1. Multiple sclerosis is characterized by areas of demyelination spread throughout the central nervous system, in which the myelin sheaths surrounding axons are destroyed. While therapies aimed at suppressing the autoimmune response, such as β-interferon, may prevent further damage, they cannot repair or replace the lost myelin. To this end, an additional therapy has been proposed, which involves transplanting cells of the oligodendrocyte lineage into the central nervous system.
2. The cell of interest for transplantation is the oligodendrocyte precursor because, unlike the differentiated cell, it is an intrinsically migratory and proliferative cell. In order to optimize the transplant strategy we have investigated the molecular mechanisms that control migration in vitro, so that these mechanisms might be upregulated to maximize cell migration in vivo. We have focused on the integrin family of cell adhesion molecules, known to play a fundamental role in the regulation of migration in other cell types.
3. These studies show that oligodendrocytes express a limited repertoire of integrins consisting of α6β1 and three different αv integrins. α6β1 is expressed throughout development but αv integrins show developmental regulation; differentiation is accompanied by loss of αvβ1 and upregulation of αvβ5.

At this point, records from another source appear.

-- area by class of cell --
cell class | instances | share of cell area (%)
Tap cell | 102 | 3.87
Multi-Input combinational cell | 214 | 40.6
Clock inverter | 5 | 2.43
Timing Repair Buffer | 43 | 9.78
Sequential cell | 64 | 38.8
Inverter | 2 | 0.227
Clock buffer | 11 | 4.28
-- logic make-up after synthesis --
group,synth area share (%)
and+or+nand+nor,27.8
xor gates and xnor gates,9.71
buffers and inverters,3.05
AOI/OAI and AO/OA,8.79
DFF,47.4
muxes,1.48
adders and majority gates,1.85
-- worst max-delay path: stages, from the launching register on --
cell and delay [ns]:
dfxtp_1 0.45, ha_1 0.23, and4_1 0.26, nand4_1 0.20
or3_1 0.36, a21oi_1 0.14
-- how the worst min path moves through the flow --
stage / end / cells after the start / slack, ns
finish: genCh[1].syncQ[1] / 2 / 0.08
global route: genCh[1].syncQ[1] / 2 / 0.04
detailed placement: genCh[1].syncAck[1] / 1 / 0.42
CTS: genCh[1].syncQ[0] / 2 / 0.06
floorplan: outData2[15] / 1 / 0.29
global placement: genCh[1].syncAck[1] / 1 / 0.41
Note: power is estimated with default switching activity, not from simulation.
--- src/rtl/cdsched_pkg.sv ---
`default_nettype none
// ============================================================================
// Module   : cdsched_pkg
// Purpose  : Shared constants, state encoding and helpers for the
//            command/data routine round-robin scheduler.
// Revision : 1.0 - initial release
// ============================================================================
package cdsched_pkg;

  localparam int NUM_REQ      = 4;
  localparam int VALUE_W      = 16;
  localparam int BUSY_TIMEOUT = 16;
  localparam int IDX_W        = 2;
  localparam int CNT_W        = $clog2(BUSY_TIMEOUT);

  // Requester slots
  localparam logic [IDX_W-1:0] REQ_MOVETOPOINT  = 2'd0;
  localparam logic [IDX_W-1:0] REQ_SETBACKLIGHT = 2'd1;
  localparam logic [IDX_W-1:0] REQ_FILLCOLOR    = 2'd2;
  localparam logic [IDX_W-1:0] REQ_PASSTHROUGH  = 2'd3;

  // Reset grant points at the last slot so the first search starts at slot 0.
  localparam logic [IDX_W-1:0] RESET_GRANT = REQ_PASSTHROUGH;

  typedef enum logic [2:0] {
    ST_IDLE      = 3'd0,
    ST_ISSUE     = 3'd1,
    ST_WAIT_BUSY = 3'd2,
    ST_WAIT_DONE = 3'd3,
    ST_RELEASE   = 3'd4
  } sched_state_t;

  function automatic logic [NUM_REQ-1:0] idx_to_onehot(input logic [IDX_W-1:0] idx);
    idx_to_onehot      = '0;
    idx_to_onehot[idx] = 1'b1;
  endfunction

endpackage : cdsched_pkg
`default_nettype wire

--- src/rtl/rr_pick4.sv ---
`default_nettype none
// ============================================================================
// Module   : rr_pick4
// Purpose  : Combinational 4-way round-robin picker. Searches the unmasked
//            requests starting one slot above 'last', wrapping upward.
// Ports    : req   [3:0] in  - request levels
//            mask  [3:0] in  - requests to ignore this cycle
//            last  [1:0] in  - most recently granted slot
//            valid       out - at least one unmasked request present
//            idx   [1:0] out - chosen slot (holds 'last' when !valid)
// Revision : 1.0 - initial release
// ============================================================================
module rr_pick4
  import cdsched_pkg::*;
(
  input  logic [NUM_REQ-1:0] req,
  input  logic [NUM_REQ-1:0] mask,
  input  logic [IDX_W-1:0]   last,
  output logic               valid,
  output logic [IDX_W-1:0]   idx
);

  logic [NUM_REQ-1:0] eff_req;
  logic [IDX_W-1:0]   cand;

  assign eff_req = req & ~mask;

  always_comb begin
    valid = 1'b0;
    idx   = last;
    cand  = '0;
    // Offsets 1..NUM_REQ; the 2-bit add wraps naturally, and offset
    // NUM_REQ lands back on 'last' so a lone repeat request still wins.
    for (int k = 1; k <= NUM_REQ; k++) begin
      cand = last + IDX_W'(k);
      if (!valid && eff_req[cand]) begin
        valid = 1'b1;
        idx   = cand;
      end
    end
  end

endmodule : rr_pick4
`default_nettype wire

--- src/rtl/cdroutine_rr_scheduler.sv ---
`default_nettype none
// ============================================================================
// Module   : cdroutine_rr_scheduler
// Purpose  : Arbitrates four requesters onto one command/data routine.
//            Grants round-robin, issues a one-cycle go pulse, waits for the
//            routine's busy/idle handshake (with a timeout on busy rising),
//            then returns a one-cycle done pulse to the granted requester.
// Ports    : clk, rst                   - clock, sync active-high reset
//            go_req[3:0]                - request levels
//            commanddata_req[3:0]       - per-requester command/data flag
//            value_req[63:0]            - per-requester payload, 16b each
//            done_req[3:0]              - completion pulse (one-hot or 0)
//            go_cd, commanddata_cd,
//            value_cd[15:0]             - routine start pulse and operands
//            status_cd                  - routine busy
//            busy_sched                 - scheduler not idle
//            grant_idx[1:0]             - current / last granted slot
//            timeout_err                - sticky: routine never went busy
// Revision : 1.0 - initial release
// ============================================================================
module cdroutine_rr_scheduler
  import cdsched_pkg::*;
(
  input  logic                       clk,
  input  logic                       rst,
  input  logic [NUM_REQ-1:0]         go_req,
  input  logic [NUM_REQ-1:0]         commanddata_req,
  input  logic [NUM_REQ*VALUE_W-1:0] value_req,
  output logic [NUM_REQ-1:0]         done_req,
  output logic                       go_cd,
  output logic                       commanddata_cd,
  output logic [VALUE_W-1:0]         value_cd,
  input  logic                       status_cd,
  output logic                       busy_sched,
  output logic [IDX_W-1:0]           grant_idx,
  output logic                       timeout_err
);

  sched_state_t        state_q;
  logic [IDX_W-1:0]    grant_q;     // doubles as last_grant once released
  logic                cd_q;
  logic [VALUE_W-1:0]  value_q;
  logic                go_q;
  logic [NUM_REQ-1:0]  done_q;
  logic                busy_q;
  logic                tmo_q;
  logic [CNT_W-1:0]    cnt_q;
  logic [NUM_REQ-1:0]  mask_q;      // suppresses the just-released slot

  logic                pick_valid;
  logic [IDX_W-1:0]    pick_idx;

  rr_pick4 u_pick (
    .req   (go_req),
    .mask  (mask_q),
    .last  (grant_q),
    .valid (pick_valid),
    .idx   (pick_idx)
  );

  always_ff @(posedge clk) begin
    if (rst) begin
      state_q <= ST_IDLE;
      grant_q <= RESET_GRANT;
      cd_q    <= 1'b0;
      value_q <= '0;
      go_q    <= 1'b0;
      done_q  <= '0;
      busy_q  <= 1'b0;
      tmo_q   <= 1'b0;
      cnt_q   <= '0;
      mask_q  <= '0;
    end else begin
      // Pulses default low; only the owning state raises them.
      go_q   <= 1'b0;
      done_q <= '0;
      case (state_q)
        ST_IDLE: begin
          // The release mask lives for exactly one IDLE cycle.
          mask_q <= '0;
          if (pick_valid) begin
            grant_q <= pick_idx;
            cd_q    <= commanddata_req[pick_idx];
            value_q <= value_req[int'(pick_idx)*VALUE_W +: VALUE_W];
            busy_q  <= 1'b1;
            state_q <= ST_ISSUE;
          end
        end
        ST_ISSUE: begin
          // go_cd becomes visible one edge after arbitration.
          go_q    <= 1'b1;
          cnt_q   <= '0;
          state_q <= ST_WAIT_BUSY;
        end
        ST_WAIT_BUSY: begin
          if (status_cd) begin
            state_q <= ST_WAIT_DONE;
          end else if (cnt_q == CNT_W'(BUSY_TIMEOUT - 1)) begin
            tmo_q   <= 1'b1;
            done_q  <= idx_to_onehot(grant_q);
            state_q <= ST_RELEASE;
          end else begin
            cnt_q <= cnt_q + CNT_W'(1);
          end
        end
        ST_WAIT_DONE: begin
          if (!status_cd) begin
            done_q  <= idx_to_onehot(grant_q);
            state_q <= ST_RELEASE;
          end
        end
        ST_RELEASE: begin
          mask_q  <= idx_to_onehot(grant_q);
          busy_q  <= 1'b0;
          state_q <= ST_IDLE;
        end
        default: begin
          busy_q  <= 1'b0;
          state_q <= ST_IDLE;
        end
      endcase
    end
  end

  assign done_req       = done_q;
  assign go_cd          = go_q;
  assign commanddata_cd = cd_q;
  assign value_cd       = value_q;
  assign busy_sched     = busy_q;
  assign grant_idx      = grant_q;
  assign timeout_err    = tmo_q;

endmodule : cdroutine_rr_scheduler
`default_nettype wire
## config.mk

```make
export PLATFORM = sky130hd
export DESIGN_NAME = rgb_pwm_fader
export DESIGN_NICKNAME = d
export VERILOG_FILES = /design/src/rtl/rgb_pwm_fader.sv
export SDC_FILE = /design/constraint.sdc
export NUM_CORES = 1
export LEC_CHECK = 0
export ABC_AREA = 1
export CAP_MARGIN = 20
export CELL_PAD_IN_SITES_DETAIL_PLACEMENT = 0
export CELL_PAD_IN_SITES_GLOBAL_PLACEMENT = 2
export CORE_MARGIN = 2
export CORE_UTILIZATION = 37
export DETAILED_ROUTE_END_ITERATION = 16
export PLACE_DENSITY = 0.8
export SYNTH_ARGS = -nofsm -noshare
export SYNTH_HDL_FRONTEND = slang
export SYNTH_SLANG_ARGS = --single-unit
```

## constraint.sdc

```tcl
create_clock -name clk -period 3.41 [get_ports clk]
set_input_delay 0.682 -clock clk [delete_from_list [all_inputs] [get_ports clk]]
set_output_delay 0.682 -clock clk [all_outputs]
set_load 0.01 [all_outputs]
```

## src/rtl/rgb_pwm_fader.sv

```systemverilog
// RGB output stage: accepts 24-bit colour targets, fades each channel linearly toward them,
// and drives three LED pins with period-aligned (glitch-free) PWM.
//
// state | meaning
// IDLE  | no fade running; in_ready high, next valid target is latched
// FADE  | stepping cur toward tgt once every FADE_DIV cycles; in_valid ignored
module rgb_pwm_fader #(
   parameter int PWM_BITS   = 8,
   parameter int FADE_DIV   = 1000,
   parameter bit ACTIVE_LOW = 1'b1
) (
   input  logic        clk,
   input  logic        rst_n,
   input  logic        in_valid,
   output logic        in_ready,
   input  logic [23:0] in_rgb,
   output logic        busy,
   output logic [2:0]  led
);

   localparam int                   PRESC_W    = $clog2(FADE_DIV);
   localparam logic [PRESC_W-1:0]   PRESC_LAST = PRESC_W'(FADE_DIV - 1);
   localparam logic [PWM_BITS-1:0]  PWM_LAST   = '1;

   typedef enum logic {
      IDLE = 1'b0,
      FADE = 1'b1
   } state_t;

   state_t                      state_q, state_d;
   logic [PRESC_W-1:0]          presc_q, presc_d;
   logic [2:0][PWM_BITS-1:0]    cur_q, cur_d;
   logic [2:0][PWM_BITS-1:0]    tgt_q, tgt_d;
   logic [2:0][PWM_BITS-1:0]    duty_q;
   logic [2:0][PWM_BITS-1:0]    tgt_in;
   logic [PWM_BITS-1:0]         pwm_q;
   logic [2:0]                  lit;

   // Channel index matches the led bit: 2=R, 1=G, 0=B; narrow PWM keeps the byte MSBs
   assign tgt_in[2] = in_rgb[23 -: PWM_BITS];
   assign tgt_in[1] = in_rgb[15 -: PWM_BITS];
   assign tgt_in[0] = in_rgb[7  -: PWM_BITS];

   assign in_ready = (state_q == IDLE);
   assign busy     = (state_q == FADE);

   always_comb begin
      state_d = state_q;
      presc_d = presc_q;
      tgt_d   = tgt_q;
      cur_d   = cur_q;
      case (state_q)
         IDLE: begin
            if (in_valid) begin
               tgt_d   = tgt_in;
               presc_d = '0;
               state_d = FADE;
            end
         end
         FADE: begin
            if (cur_q == tgt_q) begin
               state_d = IDLE;
            end else if (presc_q == PRESC_LAST) begin
               presc_d = '0;
               for (int i = 0; i < 3; i++) begin
                  if (cur_q[i] < tgt_q[i]) begin
                     cur_d[i] = cur_q[i] + 1'b1;
                  end else if (cur_q[i] > tgt_q[i]) begin
                     cur_d[i] = cur_q[i] - 1'b1;
                  end
               end
            end else begin
               presc_d = presc_q + 1'b1;
            end
         end
         default: state_d = IDLE;
      endcase
   end

   always_ff @(posedge clk or negedge rst_n) begin
      if (!rst_n) begin
         state_q <= IDLE;
         presc_q <= '0;
         cur_q   <= '0;
         tgt_q   <= '0;
      end else begin
         state_q <= state_d;
         presc_q <= presc_d;
         cur_q   <= cur_d;
         tgt_q   <= tgt_d;
      end
   end

   always_comb begin
      lit = '0;
      for (int i = 0; i < 3; i++) begin
         lit[i] = (pwm_q < duty_q[i]);
      end
   end

   // Duty only reloads on the last count so every period uses one consistent compare value
   always_ff @(posedge clk or negedge rst_n) begin
      if (!rst_n) begin
         pwm_q  <= '0;
         duty_q <= '0;
         led    <= {3{ACTIVE_LOW}};
      end else begin
         pwm_q <= pwm_q + 1'b1;
         if (pwm_q == PWM_LAST) begin
            duty_q <= cur_q;
         end
         led <= lit ^ {3{ACTIVE_LOW}};
      end
   end

endmodule

```

# ---- After elaboration in Yosys (flattened, before gate mapping)
# Cells that the tools add are included.
dict set report totals {
  ff_bits 94
  wordCells 59
}
dict set report op_classes {
  bitwise 3
  n_reduce_logical 8
  n_addsub 8
  muxes 13
  magnitude_cmp 9
  eq_ne 5
}
# operator count
set ops {}
lappend ops {{$lt A8 B8 Y1} 6}
lappend ops {{$mux W8} 6}
lappend ops {{$add A8 B1 Y8 const B} 4}
lappend ops {{$mux W10} 3}
lappend ops {{$eq A24 B24 Y1} 1}
lappend ops {{$gt A8 B8 Y1} 3}
lappend ops {{$sub A8 B1 Y8 const B} 3}
lappend ops {{$pmux W10 S2} 1}
lappend ops {{$reduce_and A4 Y1} 3}
lappend ops {{$add A10 B1 Y10 const B} 1}
lappend ops {{$eq A10 B10 Y1 const B} 1}
lappend ops {{$eq A8 B8 Y1 const B} 1}
lappend ops {{$reduce_bool A2 Y1} 3}
lappend ops {{$ne A2 B2 Y1 const B} 2}
lappend ops {{$reduce_and A2 Y1} 2}
lappend ops {{$not A3 Y3} 1}
lappend ops {{$mux W1} 2}
lappend ops {{$not A1 Y1} 2}
lappend ops {{$pmux W1 S2} 1}

# ---- Longest topological paths before layout
dict set report logic_depth {
  depth_word 4
  depth_mapped 21
}

# ---- Worst setup path after synthesis
# OpenSTA, ideal clock, no wires.
dict set report synth_path {
  path_kind {flip-flop to flip-flop}
  from {reg cur_q[5] in the netlist's numbering}
  to {reg cur_q[7] in the netlist's numbering}
  n_path_buf 0
  synth_period_minus_slack_ns 2.383
  setup_time_ns 0.116
  path_slack_ns 1.027
  path_stages_with_launch 16
  arrival_ns 2.267
  path_cell_list {dfrtp_1 -> ha_1 -> a21oi_1 -> nor2_1 -> nor2_1 -> nand2_1 -> ha_1 -> or2_2 -> nand2_1 -> nor3_1 -> nor2_1 -> inv_1 -> nand2_1 -> nand2_1 -> nand2_1 -> nand2_1}
}
dict set report synth_between {
  elab_chain_cells 3
  elab_cells_between_ends 10
  classes_between {add/sub (2); order compare (2); eq/ne (1); mux (2); bitwise (1); reduce/logical (2)}
}
# item line_no
set synth_rtl {}
lappend synth_rtl {{from (decl)} 32} ;# logic [2:0][PWM_BITS-1:0] cur_q, cur_d;
lappend synth_rtl {{from (signal assigned)} 89} ;# cur_q <= cur_d;
lappend synth_rtl {{$sub A8 B1 Y8 (tied with other cells)} 69} ;# cur_d[i] = cur_q[i] - 1'b1;
lappend synth_rtl {{$mux W8 (tied with other cells)} 68} ;# end else if (cur_q[i] > tgt_q[i]) begin
lappend synth_rtl {{$mux W8 / $reduce_and A4 Y1 (equally long branches)} --}
# Several ways; a longest one is shown, not always the timed one. The select of a mux whose other input is x is not followed.
# A chain may end at the register's enable or synchronous reset.

# ---- Worst setup path in the final report
dict set report layout_path {
  from {reg cur_q[1] in the netlist's numbering}
  to {reg cur_q[7] in the netlist's numbering}
}
# The elaborated chain is that of the path after synthesis.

4. Function-blocking studies show that oligodendrocyte precursor migration in vitro is mediated primarily by the developmentally regulated αvβ1 integrin, but not α6β1 or αvβ3. Taken together with previous evidence that cell migration can be regulated by altering integrin expression, this work suggests that modifying expression levels of αvβ1 on oligodendrocyte precursors may increase the migratory capacity of these cells. If so, this would support a future therapeutic strategy aimed at transplanting genetically modified oligodendrocyte precursors to repair widespread demyelinated lesions.